Source data =

^^^^^^^^^^^^^^^^

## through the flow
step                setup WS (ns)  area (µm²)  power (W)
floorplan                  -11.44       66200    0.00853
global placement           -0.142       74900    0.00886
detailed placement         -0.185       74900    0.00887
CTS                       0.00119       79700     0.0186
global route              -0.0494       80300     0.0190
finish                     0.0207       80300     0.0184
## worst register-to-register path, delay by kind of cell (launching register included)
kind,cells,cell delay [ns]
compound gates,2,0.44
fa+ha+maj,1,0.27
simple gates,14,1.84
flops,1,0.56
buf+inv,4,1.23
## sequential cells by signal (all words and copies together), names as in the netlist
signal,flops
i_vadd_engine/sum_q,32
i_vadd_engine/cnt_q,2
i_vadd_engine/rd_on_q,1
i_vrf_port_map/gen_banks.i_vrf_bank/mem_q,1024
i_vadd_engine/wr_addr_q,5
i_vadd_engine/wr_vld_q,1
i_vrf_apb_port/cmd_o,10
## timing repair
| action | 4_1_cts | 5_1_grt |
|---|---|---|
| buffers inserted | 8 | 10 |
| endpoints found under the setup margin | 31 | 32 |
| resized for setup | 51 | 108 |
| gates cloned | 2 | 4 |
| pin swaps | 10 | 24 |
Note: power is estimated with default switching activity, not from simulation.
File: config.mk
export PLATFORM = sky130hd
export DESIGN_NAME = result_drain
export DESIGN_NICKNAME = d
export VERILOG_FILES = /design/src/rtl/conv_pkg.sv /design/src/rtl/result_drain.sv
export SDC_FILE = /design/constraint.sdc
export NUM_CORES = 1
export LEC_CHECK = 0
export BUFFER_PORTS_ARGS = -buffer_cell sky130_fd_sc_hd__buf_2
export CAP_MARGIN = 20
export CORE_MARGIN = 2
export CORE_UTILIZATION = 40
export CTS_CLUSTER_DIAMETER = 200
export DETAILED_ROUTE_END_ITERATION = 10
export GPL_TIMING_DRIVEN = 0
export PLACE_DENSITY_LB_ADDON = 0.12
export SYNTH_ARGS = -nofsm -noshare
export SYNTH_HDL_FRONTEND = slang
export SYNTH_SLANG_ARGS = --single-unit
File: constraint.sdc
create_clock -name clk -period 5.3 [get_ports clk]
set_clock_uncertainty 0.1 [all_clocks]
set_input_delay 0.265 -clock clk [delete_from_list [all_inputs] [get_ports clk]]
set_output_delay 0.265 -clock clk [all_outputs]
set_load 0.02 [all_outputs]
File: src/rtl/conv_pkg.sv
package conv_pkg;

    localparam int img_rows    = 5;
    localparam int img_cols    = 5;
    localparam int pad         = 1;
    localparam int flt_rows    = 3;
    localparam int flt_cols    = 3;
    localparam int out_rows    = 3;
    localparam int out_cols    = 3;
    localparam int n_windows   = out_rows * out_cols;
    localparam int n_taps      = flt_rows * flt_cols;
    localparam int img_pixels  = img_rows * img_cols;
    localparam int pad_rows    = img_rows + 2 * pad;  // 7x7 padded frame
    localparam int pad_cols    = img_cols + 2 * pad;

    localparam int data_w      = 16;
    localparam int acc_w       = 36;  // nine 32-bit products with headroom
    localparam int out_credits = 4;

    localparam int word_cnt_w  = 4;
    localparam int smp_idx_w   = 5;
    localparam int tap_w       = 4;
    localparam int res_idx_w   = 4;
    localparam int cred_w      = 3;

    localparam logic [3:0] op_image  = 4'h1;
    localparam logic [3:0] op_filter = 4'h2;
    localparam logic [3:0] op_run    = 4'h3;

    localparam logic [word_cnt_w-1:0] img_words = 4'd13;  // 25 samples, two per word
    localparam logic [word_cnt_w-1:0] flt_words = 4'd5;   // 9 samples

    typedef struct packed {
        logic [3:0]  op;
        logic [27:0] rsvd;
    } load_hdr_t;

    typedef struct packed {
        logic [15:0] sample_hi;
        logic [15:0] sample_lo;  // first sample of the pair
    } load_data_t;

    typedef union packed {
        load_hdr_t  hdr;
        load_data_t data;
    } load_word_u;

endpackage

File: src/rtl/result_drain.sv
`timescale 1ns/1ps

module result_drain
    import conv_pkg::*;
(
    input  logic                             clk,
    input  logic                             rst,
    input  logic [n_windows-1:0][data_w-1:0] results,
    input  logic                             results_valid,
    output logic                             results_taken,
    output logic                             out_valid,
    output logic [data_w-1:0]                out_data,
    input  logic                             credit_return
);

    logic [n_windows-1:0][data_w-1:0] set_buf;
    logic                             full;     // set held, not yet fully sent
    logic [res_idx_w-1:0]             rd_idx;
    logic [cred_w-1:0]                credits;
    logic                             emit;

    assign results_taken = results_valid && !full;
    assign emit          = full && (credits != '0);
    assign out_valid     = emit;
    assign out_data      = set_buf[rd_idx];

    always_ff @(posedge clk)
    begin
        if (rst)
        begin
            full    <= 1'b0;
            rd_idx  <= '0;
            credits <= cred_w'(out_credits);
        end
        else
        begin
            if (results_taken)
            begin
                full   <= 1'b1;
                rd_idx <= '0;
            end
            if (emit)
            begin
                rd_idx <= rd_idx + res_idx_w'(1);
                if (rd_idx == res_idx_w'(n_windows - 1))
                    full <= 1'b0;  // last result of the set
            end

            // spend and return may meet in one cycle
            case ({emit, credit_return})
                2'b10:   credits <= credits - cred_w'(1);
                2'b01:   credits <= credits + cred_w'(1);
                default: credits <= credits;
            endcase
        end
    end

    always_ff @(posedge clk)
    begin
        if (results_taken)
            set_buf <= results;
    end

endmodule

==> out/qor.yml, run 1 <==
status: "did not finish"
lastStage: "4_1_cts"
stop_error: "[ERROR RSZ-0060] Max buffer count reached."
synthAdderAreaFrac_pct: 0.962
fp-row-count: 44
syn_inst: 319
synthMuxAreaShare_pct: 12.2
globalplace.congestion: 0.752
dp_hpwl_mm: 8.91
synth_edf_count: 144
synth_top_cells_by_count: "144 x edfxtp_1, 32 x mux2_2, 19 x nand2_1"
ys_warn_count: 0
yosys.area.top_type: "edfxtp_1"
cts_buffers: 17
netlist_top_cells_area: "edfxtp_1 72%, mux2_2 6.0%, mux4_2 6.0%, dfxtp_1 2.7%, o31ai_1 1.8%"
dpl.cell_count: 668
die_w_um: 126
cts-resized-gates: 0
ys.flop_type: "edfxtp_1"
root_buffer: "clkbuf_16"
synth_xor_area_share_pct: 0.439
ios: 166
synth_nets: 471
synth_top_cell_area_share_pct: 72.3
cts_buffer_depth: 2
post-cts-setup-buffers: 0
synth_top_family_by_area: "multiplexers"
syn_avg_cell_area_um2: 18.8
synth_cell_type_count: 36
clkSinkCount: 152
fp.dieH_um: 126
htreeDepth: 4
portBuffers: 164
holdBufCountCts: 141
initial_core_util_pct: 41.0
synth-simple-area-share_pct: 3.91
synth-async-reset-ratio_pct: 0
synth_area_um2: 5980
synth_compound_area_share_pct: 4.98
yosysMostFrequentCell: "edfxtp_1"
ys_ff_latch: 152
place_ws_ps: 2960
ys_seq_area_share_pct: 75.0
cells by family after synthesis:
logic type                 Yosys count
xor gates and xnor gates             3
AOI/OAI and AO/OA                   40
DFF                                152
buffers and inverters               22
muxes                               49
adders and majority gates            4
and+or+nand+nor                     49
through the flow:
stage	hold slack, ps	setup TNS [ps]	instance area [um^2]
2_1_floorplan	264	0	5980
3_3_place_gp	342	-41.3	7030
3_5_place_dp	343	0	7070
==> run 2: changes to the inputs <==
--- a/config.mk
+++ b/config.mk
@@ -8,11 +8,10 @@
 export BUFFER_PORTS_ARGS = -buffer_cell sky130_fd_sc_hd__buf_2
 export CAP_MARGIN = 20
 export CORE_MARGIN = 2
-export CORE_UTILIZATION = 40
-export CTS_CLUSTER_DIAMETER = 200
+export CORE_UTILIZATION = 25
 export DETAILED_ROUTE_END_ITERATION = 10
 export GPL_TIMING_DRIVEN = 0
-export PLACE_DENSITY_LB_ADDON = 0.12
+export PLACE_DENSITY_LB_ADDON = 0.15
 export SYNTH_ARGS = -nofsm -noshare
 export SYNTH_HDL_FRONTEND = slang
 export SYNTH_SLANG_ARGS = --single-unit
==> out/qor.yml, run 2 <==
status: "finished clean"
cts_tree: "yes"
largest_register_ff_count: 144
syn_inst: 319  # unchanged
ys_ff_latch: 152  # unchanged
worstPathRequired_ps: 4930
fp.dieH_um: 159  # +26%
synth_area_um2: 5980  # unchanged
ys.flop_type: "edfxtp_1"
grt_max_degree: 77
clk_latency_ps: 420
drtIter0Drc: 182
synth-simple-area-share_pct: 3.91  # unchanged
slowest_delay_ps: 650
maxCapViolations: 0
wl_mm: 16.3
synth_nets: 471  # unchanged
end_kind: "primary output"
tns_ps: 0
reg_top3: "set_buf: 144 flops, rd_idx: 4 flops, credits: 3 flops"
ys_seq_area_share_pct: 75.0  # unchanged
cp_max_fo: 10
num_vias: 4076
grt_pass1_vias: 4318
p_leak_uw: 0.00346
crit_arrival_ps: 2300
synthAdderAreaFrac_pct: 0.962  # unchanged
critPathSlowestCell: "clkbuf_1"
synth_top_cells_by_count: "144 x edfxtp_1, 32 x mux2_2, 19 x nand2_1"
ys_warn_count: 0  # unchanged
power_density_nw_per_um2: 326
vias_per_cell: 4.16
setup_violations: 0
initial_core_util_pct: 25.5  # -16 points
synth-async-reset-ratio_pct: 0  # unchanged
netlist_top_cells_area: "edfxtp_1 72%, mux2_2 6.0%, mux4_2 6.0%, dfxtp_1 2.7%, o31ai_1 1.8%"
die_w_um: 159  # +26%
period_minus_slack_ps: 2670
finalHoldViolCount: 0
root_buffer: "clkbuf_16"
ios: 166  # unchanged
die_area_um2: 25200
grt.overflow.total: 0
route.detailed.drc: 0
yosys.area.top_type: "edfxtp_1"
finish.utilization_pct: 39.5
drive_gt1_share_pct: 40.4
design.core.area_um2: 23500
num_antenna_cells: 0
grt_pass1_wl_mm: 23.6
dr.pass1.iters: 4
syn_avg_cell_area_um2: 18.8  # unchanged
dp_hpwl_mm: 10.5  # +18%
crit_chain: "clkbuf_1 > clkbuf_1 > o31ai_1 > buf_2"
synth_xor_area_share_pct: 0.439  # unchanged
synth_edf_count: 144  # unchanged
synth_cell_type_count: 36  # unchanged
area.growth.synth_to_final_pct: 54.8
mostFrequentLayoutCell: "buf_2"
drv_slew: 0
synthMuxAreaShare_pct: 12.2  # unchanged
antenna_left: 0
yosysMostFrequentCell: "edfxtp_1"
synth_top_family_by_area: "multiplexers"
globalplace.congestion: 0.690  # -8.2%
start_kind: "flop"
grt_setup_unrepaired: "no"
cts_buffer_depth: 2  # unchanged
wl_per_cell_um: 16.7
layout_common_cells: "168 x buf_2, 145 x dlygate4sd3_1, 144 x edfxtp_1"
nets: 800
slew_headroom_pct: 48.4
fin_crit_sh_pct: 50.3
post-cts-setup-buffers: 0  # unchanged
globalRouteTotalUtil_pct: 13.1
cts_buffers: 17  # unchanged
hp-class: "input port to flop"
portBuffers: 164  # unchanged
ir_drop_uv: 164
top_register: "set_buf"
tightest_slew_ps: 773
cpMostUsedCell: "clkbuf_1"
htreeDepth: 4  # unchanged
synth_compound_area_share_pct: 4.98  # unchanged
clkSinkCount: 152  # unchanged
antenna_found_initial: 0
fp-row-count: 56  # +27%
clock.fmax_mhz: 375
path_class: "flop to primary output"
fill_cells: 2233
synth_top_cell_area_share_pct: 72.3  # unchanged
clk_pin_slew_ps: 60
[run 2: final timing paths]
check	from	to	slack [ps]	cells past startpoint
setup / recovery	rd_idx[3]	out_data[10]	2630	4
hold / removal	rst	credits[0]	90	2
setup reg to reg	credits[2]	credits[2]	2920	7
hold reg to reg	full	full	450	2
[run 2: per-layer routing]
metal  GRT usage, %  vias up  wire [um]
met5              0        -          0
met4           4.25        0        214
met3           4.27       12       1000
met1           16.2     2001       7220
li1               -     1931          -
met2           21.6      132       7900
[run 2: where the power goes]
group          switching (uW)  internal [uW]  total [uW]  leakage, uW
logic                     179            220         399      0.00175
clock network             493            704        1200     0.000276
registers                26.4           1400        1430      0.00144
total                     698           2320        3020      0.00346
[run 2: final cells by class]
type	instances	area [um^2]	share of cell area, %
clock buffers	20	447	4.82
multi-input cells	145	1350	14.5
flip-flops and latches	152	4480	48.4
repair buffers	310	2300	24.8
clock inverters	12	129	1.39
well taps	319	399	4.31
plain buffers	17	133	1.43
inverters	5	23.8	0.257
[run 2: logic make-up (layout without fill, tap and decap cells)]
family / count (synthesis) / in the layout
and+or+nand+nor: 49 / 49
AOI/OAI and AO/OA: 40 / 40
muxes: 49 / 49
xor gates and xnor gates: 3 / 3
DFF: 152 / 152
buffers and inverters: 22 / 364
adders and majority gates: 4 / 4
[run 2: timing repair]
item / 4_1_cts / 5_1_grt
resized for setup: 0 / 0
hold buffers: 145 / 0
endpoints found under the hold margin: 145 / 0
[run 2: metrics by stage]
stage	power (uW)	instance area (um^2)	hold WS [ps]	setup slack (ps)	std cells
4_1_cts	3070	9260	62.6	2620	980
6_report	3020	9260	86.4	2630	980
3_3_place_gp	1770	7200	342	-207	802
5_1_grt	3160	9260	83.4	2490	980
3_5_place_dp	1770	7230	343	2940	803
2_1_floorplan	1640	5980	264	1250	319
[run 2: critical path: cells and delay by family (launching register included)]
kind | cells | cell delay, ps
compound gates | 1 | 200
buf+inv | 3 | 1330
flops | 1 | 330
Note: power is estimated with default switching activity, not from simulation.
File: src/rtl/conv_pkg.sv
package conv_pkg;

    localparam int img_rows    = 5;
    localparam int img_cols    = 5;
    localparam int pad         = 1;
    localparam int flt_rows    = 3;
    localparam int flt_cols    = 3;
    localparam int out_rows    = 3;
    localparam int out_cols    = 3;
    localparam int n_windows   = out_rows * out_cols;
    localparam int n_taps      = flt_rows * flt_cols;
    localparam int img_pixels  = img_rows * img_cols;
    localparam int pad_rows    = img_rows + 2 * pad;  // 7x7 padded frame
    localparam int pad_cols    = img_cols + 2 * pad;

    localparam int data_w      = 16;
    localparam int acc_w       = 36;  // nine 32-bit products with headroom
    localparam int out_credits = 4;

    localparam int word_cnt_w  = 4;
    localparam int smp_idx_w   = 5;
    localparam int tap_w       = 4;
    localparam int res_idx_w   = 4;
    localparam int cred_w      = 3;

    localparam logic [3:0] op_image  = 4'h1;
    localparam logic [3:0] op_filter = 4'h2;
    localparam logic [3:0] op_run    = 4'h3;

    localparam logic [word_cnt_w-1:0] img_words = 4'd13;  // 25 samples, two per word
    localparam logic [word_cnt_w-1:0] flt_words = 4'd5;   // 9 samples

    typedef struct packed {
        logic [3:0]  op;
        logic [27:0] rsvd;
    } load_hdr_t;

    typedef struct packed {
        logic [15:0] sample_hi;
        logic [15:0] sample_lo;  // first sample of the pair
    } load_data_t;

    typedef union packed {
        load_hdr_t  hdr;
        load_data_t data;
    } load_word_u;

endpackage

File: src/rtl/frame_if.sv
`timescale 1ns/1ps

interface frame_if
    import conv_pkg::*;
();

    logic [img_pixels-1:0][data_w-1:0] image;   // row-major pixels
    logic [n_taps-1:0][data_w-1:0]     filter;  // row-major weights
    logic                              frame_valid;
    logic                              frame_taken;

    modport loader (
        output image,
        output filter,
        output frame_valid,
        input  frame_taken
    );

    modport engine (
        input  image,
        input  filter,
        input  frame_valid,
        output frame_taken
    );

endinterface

^^^^^^^^^^^^^^^^

Work task = Up to and including the line that contains "## timing repair", restate word for word every line of the entries, starting from the first.

Solved exercise =
## through the flow
step                setup WS (ns)  area (µm²)  power (W)
floorplan                  -11.44       66200    0.00853
global placement           -0.142       74900    0.00886
detailed placement         -0.185       74900    0.00887
CTS                       0.00119       79700     0.0186
global route              -0.0494       80300     0.0190
finish                     0.0207       80300     0.0184
## worst register-to-register path, delay by kind of cell (launching register included)
kind,cells,cell delay [ns]
compound gates,2,0.44
fa+ha+maj,1,0.27
simple gates,14,1.84
flops,1,0.56
buf+inv,4,1.23
## sequential cells by signal (all words and copies together), names as in the netlist
signal,flops
i_vadd_engine/sum_q,32
i_vadd_engine/cnt_q,2
i_vadd_engine/rd_on_q,1
i_vrf_port_map/gen_banks.i_vrf_bank/mem_q,1024
i_vadd_engine/wr_addr_q,5
i_vadd_engine/wr_vld_q,1
i_vrf_apb_port/cmd_o,10
## timing repair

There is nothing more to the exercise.